---------- Material for the task ----------
<file path="config.mk">
export PLATFORM = sky130hd
export DESIGN_NAME = rstwd_ctrl
export DESIGN_NICKNAME = d
export VERILOG_FILES = /design/src/hw/rstwd_pkg.sv /design/src/hw/rstwd_ctrl.sv
export SDC_FILE = /design/constraint.sdc
export NUM_CORES = 1
export LEC_CHECK = 0
export BUFFER_PORTS_ARGS = -buffer_cell sky130_fd_sc_hd__buf_2
export CAP_MARGIN = 10
export CORE_ASPECT_RATIO = 0.6
export CORE_MARGIN = 5
export CORE_UTILIZATION = 39
export DETAILED_ROUTE_END_ITERATION = 7
export PLACE_DENSITY = 0.57
export SLEW_MARGIN = 20
export SYNTH_ARGS = -nofsm -noshare
export SYNTH_HDL_FRONTEND = slang
export SYNTH_SLANG_ARGS = --single-unit
</file>
<file path="constraint.sdc">
create_clock -name clk_sys -period 2.8 [get_ports clk_sys]
set_input_delay 0.28 -clock clk_sys [delete_from_list [all_inputs] [get_ports clk_sys]]
set_output_delay 0.28 -clock clk_sys [all_outputs]
set_load 0.05 [all_outputs]
</file>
----------
Your assignment »
For every line in the material, write out an exact copy.

Answer box »
<file path="config.mk">
export PLATFORM = sky130hd
export DESIGN_NAME = rstwd_ctrl
export DESIGN_NICKNAME = d
export VERILOG_FILES = /design/src/hw/rstwd_pkg.sv /design/src/hw/rstwd_ctrl.sv
export SDC_FILE = /design/constraint.sdc
export NUM_CORES = 1
export LEC_CHECK = 0
export BUFFER_PORTS_ARGS = -buffer_cell sky130_fd_sc_hd__buf_2
export CAP_MARGIN = 10
export CORE_ASPECT_RATIO = 0.6
export CORE_MARGIN = 5
export CORE_UTILIZATION = 39
export DETAILED_ROUTE_END_ITERATION = 7
export PLACE_DENSITY = 0.57
export SLEW_MARGIN = 20
export SYNTH_ARGS = -nofsm -noshare
export SYNTH_HDL_FRONTEND = slang
export SYNTH_SLANG_ARGS = --single-unit
</file>
<file path="constraint.sdc">
create_clock -name clk_sys -period 2.8 [get_ports clk_sys]
set_input_delay 0.28 -clock clk_sys [delete_from_list [all_inputs] [get_ports clk_sys]]
set_output_delay 0.28 -clock clk_sys [all_outputs]
set_load 0.05 [all_outputs]
</file>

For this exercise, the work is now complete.